SNN Survey: Most Providers Will Survive into 2021, But Capital Providers Remain Worried About Census

A recent Skilled Nursing News survey of nursing home operators found cautious optimism about the near-term future of the space, with a majority seeing a clear path to the future even without additional government support.

At the same time, operators have largely been pouring that federal largesse — including CARES Act grants, Payroll Protection Program (PPP) loans, and Medicaid rate increases — into personal protective equipment (PPE) and payroll expenses amid the ongoing COVID-19 pandemic.

Just 12% of respondents to the voluntary survey indicated that they could only sustain operations for at most three months once relief funds were exhausted, with an additional 25% seeing between four to six months of runway at current elevated expense rates.

Advertisement

By contrast, a full 45% said they could maintain the breakneck pace of coronavirus spending for six months or more, and 18% had no concerns about their future stability.

SNN invited readers to answer a series of questions about their organizations’ income and spending during COVID-19 between August 17 and September 14. All told, 170 representatives from Medicare-certified skilled nursing facilities participated in the non-scientific poll, designed to capture a snapshot of the novel coronavirus’s financial impact on nursing home finances and operations.

More than 85% of respondents indicated the receipt of some form of federal relief, with the blanket cash injection for Medicare providers as the most common. Among the least-cited programs was the Federal Medical Assistance Percentage boost from Congress, with just 20% reporting an FMAP benefit; the blanket increase in the federal government’s share of Medicaid funding did not always trickle down to nursing homes in every state.
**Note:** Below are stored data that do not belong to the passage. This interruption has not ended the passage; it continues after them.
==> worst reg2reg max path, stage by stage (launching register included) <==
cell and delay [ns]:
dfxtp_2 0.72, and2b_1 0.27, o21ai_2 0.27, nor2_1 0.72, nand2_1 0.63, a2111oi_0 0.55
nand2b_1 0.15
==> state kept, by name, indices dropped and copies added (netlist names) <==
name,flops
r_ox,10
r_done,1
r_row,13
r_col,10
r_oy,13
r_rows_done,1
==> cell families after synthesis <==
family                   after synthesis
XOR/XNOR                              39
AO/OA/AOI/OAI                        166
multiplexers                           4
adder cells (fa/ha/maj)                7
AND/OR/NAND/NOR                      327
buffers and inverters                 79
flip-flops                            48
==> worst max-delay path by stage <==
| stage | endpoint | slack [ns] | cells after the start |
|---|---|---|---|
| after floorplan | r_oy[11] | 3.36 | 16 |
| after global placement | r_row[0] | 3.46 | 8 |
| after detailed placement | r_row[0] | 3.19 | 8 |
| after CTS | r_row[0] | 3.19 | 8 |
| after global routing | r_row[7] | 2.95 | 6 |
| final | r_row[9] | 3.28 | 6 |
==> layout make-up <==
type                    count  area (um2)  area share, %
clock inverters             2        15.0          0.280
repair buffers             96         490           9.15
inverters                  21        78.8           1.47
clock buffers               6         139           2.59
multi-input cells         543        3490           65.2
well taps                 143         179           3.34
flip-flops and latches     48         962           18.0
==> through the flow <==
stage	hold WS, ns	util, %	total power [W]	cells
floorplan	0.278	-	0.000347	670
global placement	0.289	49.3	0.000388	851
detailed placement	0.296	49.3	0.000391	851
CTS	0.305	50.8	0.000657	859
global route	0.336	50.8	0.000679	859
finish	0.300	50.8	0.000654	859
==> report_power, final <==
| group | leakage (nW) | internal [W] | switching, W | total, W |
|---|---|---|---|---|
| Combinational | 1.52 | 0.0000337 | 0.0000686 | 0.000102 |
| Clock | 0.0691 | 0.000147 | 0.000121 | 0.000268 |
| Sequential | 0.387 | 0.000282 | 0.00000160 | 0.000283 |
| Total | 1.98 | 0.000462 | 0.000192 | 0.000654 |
PPE procurement led the list of top outlets for federal relief cash at 39%, with 25% citing making regular payroll as the primary use for stimulus funding. Bonuses and incentive pay came in third place at 15%.

More than half, or 57%, of survey participants reported investing in technology during the pandemic. Of that group, 85% indicated spending on telehealth services — coverage of which the federal government and other payers have greatly expanded during the COVID-19 pandemic — and 72% put money into virtual activities and engagement, including tech that facilitates remote visits with family members.

Finally, SNN asked operators for the top concerns expressed by their capital providers — including real estate investment trusts (REITs), banks, and private equity sponsors. The vast majority, 68%, said their financial backers were most worried about occupancy levels, with staffing far behind in second at 15%.

Despite the very public controversy around lawsuits and potential immunity for nursing home operators in multiple states, just 3% of operators said their capital partners were most concerned about legal issues, the least-cited worry among the options presented.